The labor-intensive process strained limited resources, and the potential for odor impacts on the community weighed on the minds of the staff. Any solution would need to reduce the operational burden, as well as make the most use of existing infrastructure to minimize capital costs, preserve past investments, and expedite construction.

Approach: A Scalable, Resource-Conscious Solution

The design built upon proven elements already in place: a screw press producing cake at 18% to 20% total solids and a pole barn that could serve a role in the upgraded process.

The project team evaluated drying technologies that would process large batches a few times per week. This rate would match the City’s staffing capacity, avoiding the need for continuous oversight and inventory management. The optimized system would also need to fit within a constrained footprint and integrate with existing equipment, as well as stay within a $2 million construction budget.

Design Solution

The final design (figure 2) used a low-temperature dryer that processes batches of approximately 16,000 pounds of dewatered cake two to three times per week, producing Class A biosolids at over 90% total solids. Large batch operation only requires operators to be present during loading and unloading, with SCADA monitoring during processing. Beyond reducing the biosolids volume and odor, the dryer’s low operating temperature is safer for operators and eliminates the need for a fire suppression system.

Regulatory Coordination

Scappoose’s biosolids dryer was the first in Oregon to undergo formal air quality screening to determine if permitting was necessary for the facility’s emissions. Working closely with the Oregon Department of Environmental Quality, the project team quantified emissions from the boiler, dryer, and backup generators using vendor-supplied data and EPA standards.

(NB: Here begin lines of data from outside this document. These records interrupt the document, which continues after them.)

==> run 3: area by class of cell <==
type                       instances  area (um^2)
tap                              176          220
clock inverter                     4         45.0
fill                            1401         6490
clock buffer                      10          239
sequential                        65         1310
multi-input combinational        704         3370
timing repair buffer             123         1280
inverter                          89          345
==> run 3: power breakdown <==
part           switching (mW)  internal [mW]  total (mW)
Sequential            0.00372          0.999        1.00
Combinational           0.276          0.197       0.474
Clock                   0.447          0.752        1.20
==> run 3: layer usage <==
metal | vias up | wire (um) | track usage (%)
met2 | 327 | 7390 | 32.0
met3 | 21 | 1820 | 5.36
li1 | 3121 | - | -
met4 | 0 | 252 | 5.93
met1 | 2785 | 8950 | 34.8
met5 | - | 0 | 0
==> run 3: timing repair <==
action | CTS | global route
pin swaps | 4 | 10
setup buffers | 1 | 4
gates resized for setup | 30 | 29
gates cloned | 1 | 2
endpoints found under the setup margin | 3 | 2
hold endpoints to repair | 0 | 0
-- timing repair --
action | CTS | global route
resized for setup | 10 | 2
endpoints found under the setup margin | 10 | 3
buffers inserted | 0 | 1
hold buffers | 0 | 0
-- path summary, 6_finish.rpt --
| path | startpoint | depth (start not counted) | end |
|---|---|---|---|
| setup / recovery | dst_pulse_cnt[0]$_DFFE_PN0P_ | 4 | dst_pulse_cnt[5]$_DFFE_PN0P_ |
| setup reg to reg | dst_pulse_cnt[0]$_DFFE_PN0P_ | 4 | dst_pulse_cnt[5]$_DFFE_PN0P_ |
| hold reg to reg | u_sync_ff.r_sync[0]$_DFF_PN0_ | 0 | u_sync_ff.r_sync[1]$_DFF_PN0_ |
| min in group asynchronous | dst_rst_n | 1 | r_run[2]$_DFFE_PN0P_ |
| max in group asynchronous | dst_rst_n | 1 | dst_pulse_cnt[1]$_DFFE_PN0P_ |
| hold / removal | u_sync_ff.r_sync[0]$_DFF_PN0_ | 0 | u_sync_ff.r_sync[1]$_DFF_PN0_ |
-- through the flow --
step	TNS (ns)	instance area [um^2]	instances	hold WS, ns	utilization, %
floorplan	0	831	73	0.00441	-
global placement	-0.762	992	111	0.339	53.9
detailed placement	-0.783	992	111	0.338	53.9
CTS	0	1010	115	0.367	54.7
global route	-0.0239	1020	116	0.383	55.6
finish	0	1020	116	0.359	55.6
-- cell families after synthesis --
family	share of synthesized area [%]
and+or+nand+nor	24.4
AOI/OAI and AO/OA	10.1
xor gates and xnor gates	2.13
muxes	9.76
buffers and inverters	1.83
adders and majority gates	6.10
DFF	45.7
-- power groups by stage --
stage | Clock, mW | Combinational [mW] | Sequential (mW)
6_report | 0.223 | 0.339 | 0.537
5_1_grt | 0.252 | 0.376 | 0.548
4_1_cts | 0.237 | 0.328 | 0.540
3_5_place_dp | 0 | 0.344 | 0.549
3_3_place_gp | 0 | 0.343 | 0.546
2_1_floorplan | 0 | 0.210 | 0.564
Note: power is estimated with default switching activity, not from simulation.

The analysis showed that projected emissions of PM-10, NOx, CO, VOCs, SO₂, CH₄, Pb, and NH₃ were well below the permitting threshold of 10 tons per year of any single pollutant from all sources at the site. The system was classified as de minimis, allowing the project to proceed without further evaluation—exemplifying a regulatory pathway for reference by similar systems.

Construction and Adaptation

Working with owner-supplied equipment in an existing facility meant tolerances were tight, but the design still needed enough flexibility to adapt to actual conditions. The design team specified that contractor-supplied elements with exceedingly tight tolerances must be field-fitted to provide proper alignment. A process was also incorporated into the contract documents that required the contractor to field-verify the owner-supplied equipment layout against control points relied upon during design.

A dedicated bypass conveyor was eliminated from the project during design due to cost, which meant a more labor-intensive process in the event of a bypass. During construction, the team identified an opportunity to repurpose an existing conveyor for bypass operations. The City, contractor, Consor, and the equipment manufacturer pivoted to integrate the existing asset, enhancing the overall efficiency of the project while optimizing costs.

Results: Efficiency and Community Benefit

Since startup, the new drying system has delivered measurable improvements. Biosolids are now dried to over 90% total solids, reducing volume by more than 75% and making the material easier to store and transport. Solids that previously required a front loader for handling and occupied approximately 50 square feet can now be stored in a single super sack.

The volume reduction has alleviated seasonal inventory pressures and provided scheduling flexibility. Land-application partners have responded positively, with farmers opting to apply the material themselves rather than rely on City resources. These efficiency gains have freed up limited staffing for other operational needs.

With odors significantly reduced and storage needs met, the City has improved overall plant performance and strengthened public opinion in its biosolids program. The project’s success also earned it the League of Oregon Cities 2025 Award for Excellence, highlighting the City’s innovative and practical approach to turning waste into a reusable agricultural resource.

Lessons Learned

Scappoose’s experience offers practical takeaways for other small utilities facing similar constraints:

• Large batch drying can work for small systems. By designing the process around staffing schedules and capacity, utilities can reduce labor demands.
• Existing infrastructure value can be maximized. Incorporating existing equipment, like the screw press and storage barn, helps control costs and simplify integration.
• Flexibility matters during construction. Building adaptability into the design allows for critical field adjustments and leaves room for opportunities that emerge during construction.

As utilities face rising hauling costs, tighter land application restrictions, and increasing regulatory responsibilities, approaches like Scappoose’s biosolids dryer demonstrate that innovative solutions don’t always require new facilities or large budgets. It just takes a clear goal, a committed team, and a willingness to work through the details.